Кестрел присела перед висевшим над туалетным столиком зеркалом, а затем задалась вопросом, почему вдруг решила на себя посмотреть. Отражение лишь подтвердило ее недовольство. И с чего ей беспокоиться из-за увиденного в саду? Откуда взялось ощущение, будто было предано доверие?
Ее отражение нахмурилось. А почему ей нельзя иметь подобные чувства? Благополучие рабов — ее долг. То, что Арин принимал внимание Лиры, когда у него была любимая, казалось бесчестным. Кестрел сомневалась, что Лира знала о девушке с рынка.
Рука Кестрел толкнула овальное зеркало, разворачивая его на петлях к стене, и девушка уставилась на простую изнанку перламутрового цвета. Она заставила себя перестать думать в прежнем направлении. Она не станет подобной тем госпожам, которые следили за каждым шагом своих рабов и сплетничали о них из-за недостатка в их жизнях чего-то более интересного.

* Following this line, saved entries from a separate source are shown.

This design comes from an exercise in tuning for small area, a short achievable clock period and few clock cycles per item on the open sky130 flow, not from production work.
Function was checked by simulation only, so behaviour that the tests miss may differ from the original.

==> flow/design.v, too long to show whole: its modules and the start of the top module <==
// module asl_cordic: 349 lines
// module asl_slew_mul: 1828 lines
// module angle_slew_limiter_unit: 1893 lines
module angle_slew_limiter_unit
(
    input  logic                                   clk,
    input  logic                                   rst_n,
    input  logic                                   cfg_valid,
    output logic                                   cfg_ready,
    input  logic [asl_pkg::RATE_W-1:0]             cfg_max_rate,
    input  logic                                   frame_valid,
    output logic                                   frame_ready,
    input  logic signed [asl_pkg::VEC_WIDTH-1:0]   frame_tgt_x,
    input  logic signed [asl_pkg::VEC_WIDTH-1:0]   frame_tgt_y,
    input  logic signed [asl_pkg::VEC_WIDTH-1:0]   frame_src_x,
    input  logic signed [asl_pkg::VEC_WIDTH-1:0]   frame_src_y,
    input  logic [asl_pkg::STAMP_W-1:0]            frame_stamp_us,
    output logic                                   result_valid,
    input  logic                                   result_ready,
    output logic signed [asl_pkg::OUT_ANGLE_W-1:0] result_angle,
    output logic                                   result_was_limited,
    output logic                                   result_was_held
);
  // ...
==> flow/run.sh <==
#!/bin/bash
# synth_recipe.tcl (not shown) runs the flow's synth.tcl, then flattens the netlist and writes it again
# the make line also repeats each setting of config.mk as NAME=value (left out here)
make -C /OpenROAD-flow-scripts/flow DESIGN_CONFIG=/design/flow/config.mk WORK_HOME=/design/flow/orfs CLKGATE_MAP_FILE= SYNTH_SCRIPT=/design/flow/synth_recipe.tcl finish
==> flow/config.mk <==
export PLATFORM = sky130hd
export DESIGN_NAME = angle_slew_limiter_unit
export DESIGN_NICKNAME = angle_slew_limiter_unit
export VERILOG_FILES = /design/flow/design.v
export SDC_FILE = /design/flow/constraint.sdc
export NUM_CORES = 4
export LEC_CHECK = 0
export ABC_AREA = 1
export ABC_CLOCK_PERIOD_IN_PS = 4000
export CAP_MARGIN = 20
export CORE_MARGIN = 2
export CORE_UTILIZATION = 45
export CTS_BUF_LIST = sky130_fd_sc_hd__clkbuf_8
export CTS_CLUSTER_SIZE = 20
export SETUP_SLACK_MARGIN = 3.6
export SLEW_MARGIN = 20
==> flow/constraint.sdc <==
create_clock -name core_clock -period 7.5 [get_ports {clk}]
set_input_delay 1.5000 -clock core_clock [delete_from_list [all_inputs] [get_ports {clk}]]
set_output_delay 1.5000 -clock core_clock [all_outputs]
set_load 0.01 [all_outputs]
==> flow_metrics.py, run 1 <==
metrics = {
    "floorplan": {
        "nWellTaps": 3185,
        "io_pins": 154,
    },
    "cells_and_area": {
        "top_register": "mem",
        "num-clock-buffers": 413,
        "seq_area_um2": 41600,
        "layout_commonest_cell": "inv_1",
        "clock_area_share_pct": 5.49,
        "multi_input_area_share_pct": 50.2,
        "reg.largest.list": "mem (288), lim_p (195)",
    },
    "routing": {
        "dr_wl_met2_um": 131000,
        "wl_per_cell_um": 17.4,
        "wl_met3_um": 15000,
        "antenna_left": 0,
    },
    "global_routing": {
        "overflow": 0,
        "use_met2_pct": 36.9,
    },
    "placed_design": {
        "dp_hpwl_um": 203000,
        "placedCellCount": 14966,
        "gp_congestion": 0.920,
    },
    "timing": {
        "final_hold_viol_count": 0,
        "fin_skew_ns": 0.117,
        "period_minus_slack_ns": 4.14,
    },
    "synth": {
        "yosys-top-cells-area": "dfxtp_1 27%, fa_1 10%, ha_1 10%, xor2_1 9.3%, edfxtp_1 8.5%",
        "synth-seq-cells": 1888,
        "synth_common_cells": "1664 x nand2_1, 1537 x inv_1, 1464 x dfxtp_1",
        "synth_seq_area_share_pct": 38.2,
        "synth_cell_types": 77,
    },
    "cts": {
        "clock_latency_ns": 1.13,
        "clockBufferDepth": 4,
        "post_cts_buffers": 87,
    },
    "worst_hold_path": {
        "min-delay-path-class": "reg -> reg",
        "hold_path_depth": 0,
    },
    "setup_path": {
        "cpPeakStageDelay_ns": 0.52,
        "reg2reg_slack_ns": 3.36,
    },
    "run_status": {
        "status": "timing/DRC/antenna clean",
    },
}
Testbench counts, summed over its fixed seeds: cycles 2,592, items 2,048.
==> run 2, diff against run 1 <==
--- a/flow/config.mk
+++ b/flow/config.mk
@@ -10,7 +10,5 @@
 export CAP_MARGIN = 20
 export CORE_MARGIN = 2
 export CORE_UTILIZATION = 45
-export CTS_BUF_LIST = sky130_fd_sc_hd__clkbuf_8
-export CTS_CLUSTER_SIZE = 20
-export SETUP_SLACK_MARGIN = 3.6
+export SETUP_SLACK_MARGIN = 3.3
 export SLEW_MARGIN = 20
==> run 2 against run 1 <==
Clock skew down 0.067 ns. Critical endpoint is now out_q[11]. Register-to-register slack hardly changed. Largest cell class unchanged. Critical path type unchanged. Design area shrank 1.7%. Die area did not move. Critical path depth rose by 1. Final cell count decreased by 2.1%. Non-clock buffer count down 130.
==> flow_metrics.py, run 2 <==
metrics = {
    "run_status": {
        "status": "timing/DRC/antenna clean",
    },
    "setup_path": {
        "path_depth": 25,
        "critPathCaptureType": "flip-flop",
        "critPathArrivalTime_ns": 4.75,
        "crit_path_start_kind": "flip-flop",
        "critPathRequiredTime_ns": 8.11,
        "path_common_cell": "nand2_1",
        "slowest_stage": "dfrtp_4",
        "cpPeakStageDelay_ns": 0.50,
        "cp_num_buf_inv": 2,
        "critPathTopFamily": "simple AND/OR/NAND/NOR gates",
        "r2r_cells": 25,
        "worst-setup-path-type": "reg -> reg",
        "critical_path.max_fanout": 7,
    },
    "floorplan": {
        "die_h_um": 495,
        "start_util_pct": 45.2,
        "fp.coreArea_um2": 240000,
        "fp.dieW_um": 495,
        "dieArea_um2": 245000,
        "io_pins": 154,
        "rows": 180,
    },
    "timing": {
        "maxSlewViolCount": 0,
        "final_hold_viol_count": 0,
        "setup_viol": 0,
        "fin_skew_ns": 0.0494,
        "period_minus_slack_ns": 4.15,
        "relSlewSlack_pct": 22.8,
        "period_share_pct": 55.3,
        "tns_ns": 0,
        "rsz0062_at_grt": "yes",
        "fmax_mhz": 241,
        "setup_ws_ns": 3.35,
        "tightest_slew_ns": 1.16,
        "whs_ns": 0.297,
    },
    "routing": {
        "wl_per_cell_um": 17.4,
        "num_vias": 79539,
        "wl_met3_um": 12700,
        "wl_met1_um": 121000,
        "dr.pass1.iters": 7,
        "antenna_left": 0,
        "finalWirelength_um": 269000,
        "viasPerCell": 5.14,
        "post-route-drc-count": 0,
        "dr_wl_met2_um": 129000,
        "drtIter0Drc": 4728,
        "top_layer": "met4",
    },
    "synth": {
        "synth_common_cells": "1664 x nand2_1, 1537 x inv_1, 1464 x dfxtp_1",
        "netlist.area_leader.share_pct": 27.0,
        "synth-seq-cells": 1888,
        "synth_cells": 11854,
        "synth_seq_area_share_pct": 38.2,
        "syn_avg_cell_area_um2": 9.16,
        "synthArstFlopShare_pct": 6.14,
        "yosysWarningCount": 6,
        "synth_enable_flop_cells": 308,
        "synthesis.area_um2": 109000,
        "yosys-top-cells-area": "dfxtp_1 27%, fa_1 10%, ha_1 10%, xor2_1 9.3%, edfxtp_1 8.5%",
        "synth_cell_types": 77,
        "synthFlopType": "dfxtp_1",
        "synth_top_area_cell": "dfxtp_1",
        "yosysMostFrequentCell": "nand2_1",
    },
    "cts": {
        "clockBufferDepth": 3,
        "cts_max_level": 4,
        "cts_hold_buf": 0,
        "clkTransAtPathRegs_ns": 0.06,
        "cts_buffers": 207,
        "cts_tree": "done",
        "clock_latency_ns": 0.87,
        "root_buffer": "clkbuf_16",
        "numClockSinks": 1888,
    },
    "placed_design": {
        "dp_hpwl_um": 202000,
        "place_ws_ns": 1.79,
        "portBuffers": 152,
        "gp_congestion": 0.904,
    },
    "cells_and_area": {
        "drive_gt1_share_pct": 7.96,
        "top_register": "mem",
        "reg.largest.list": "mem (288), lim_p (195)",
        "largest_reg_flops": 288,
        "layout_common_cells": "1590 x nand2_1, 1507 x inv_1, 1453 x dfxtp_1",
        "layout_commonest_cell": "nand2_1",
        "nets": 13658,
        "syn_to_final_growth_pct": 13.9,
    },
    "job": {
        "maxCapViolCount": 0,
    },
    "global_routing": {
        "grt_max_degree": 108,
        "overflow": 0,
        "grt_antenna_before_repair": 6,
        "grt_pass1_vias": 80239,
        "grt.total_usage_pct": 21.6,
        "grt_pass1_wl_um": 429000,
    },
    "worst_hold_path": {
        "hold_path_depth": 0,
        "min-delay-path-class": "reg -> reg",
    },
}
run 2: routing by layer:
layer  up-vias  GRT usage, %
met1     37921          28.7
li1      39361             -
met5         -             0
met2      1817          37.0
met3       440          2.93
met4         0          5.64
run 2: cells by family (layout without fill, tap and decap cells):
logic type,after synthesis,count (layout),share of synthesized area [%]
compound gates,1892,1892,10.0
xor+xnor,1500,1500,12.2
fa+ha+maj,1411,1411,20.0
buf+inv,1854,2293,6.47
flops,1888,1888,38.2
mux,4,4,0.0369
other cells,2,7,0.00691
simple gates,3303,3306,13.1
run 2: worst paths after layout:
path | start | to | slack [ns]
min reg2reg | u_cor_t.rd_9[7] | u_cor_t.rd_10[7] | 0.30
min in group asynchronous | rst_n | fcnt_q[3] | 0.59
max in group asynchronous | rst_n | rate_q[13] | 5.52
min | u_cor_t.rd_9[7] | u_cor_t.rd_10[7] | 0.30
max | cur_q[1] | out_q[11] | 3.35
max reg2reg | cur_q[1] | out_q[11] | 3.35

Позже тем же днем Арин пришел в музыкальную комнату с просьбой отпустить его в город. Кестрел была весьма любезна. Она дала Арину свое кольцо и позволила ему провести в городе столько времени, сколько он пожелает, при условии что он вернется к вечернему звону. Когда ей показалось, будто он решил задержаться в комнате, она уселась за рояль, показывая этим, что больше его не держит. Однако она не начинала играть до тех пор, пока не почувствовала, что Арин уже покинул виллу и отошел на некоторое расстояние.
*
Увидев Арина, Плут поздоровался с ним так, как это делали когда-то геранские мужчины — кратко прижав руку к его щеке. Арин улыбнулся и ответил таким же жестом. Он знал Плута уже долгие годы, с тех пор как мальчишкой перешел из рук первого хозяина ко второму. Они встретились на карьере, расположенном за пределами города. Арин помнил, как из-за серой каменной пыли, покрывавшей волосы и высушивающей кожу, все выглядели старыми. Плут же казался почти до отказа полным жизни, и ночью в помещениях для рабов не вставал вопрос, кто будет предводителем.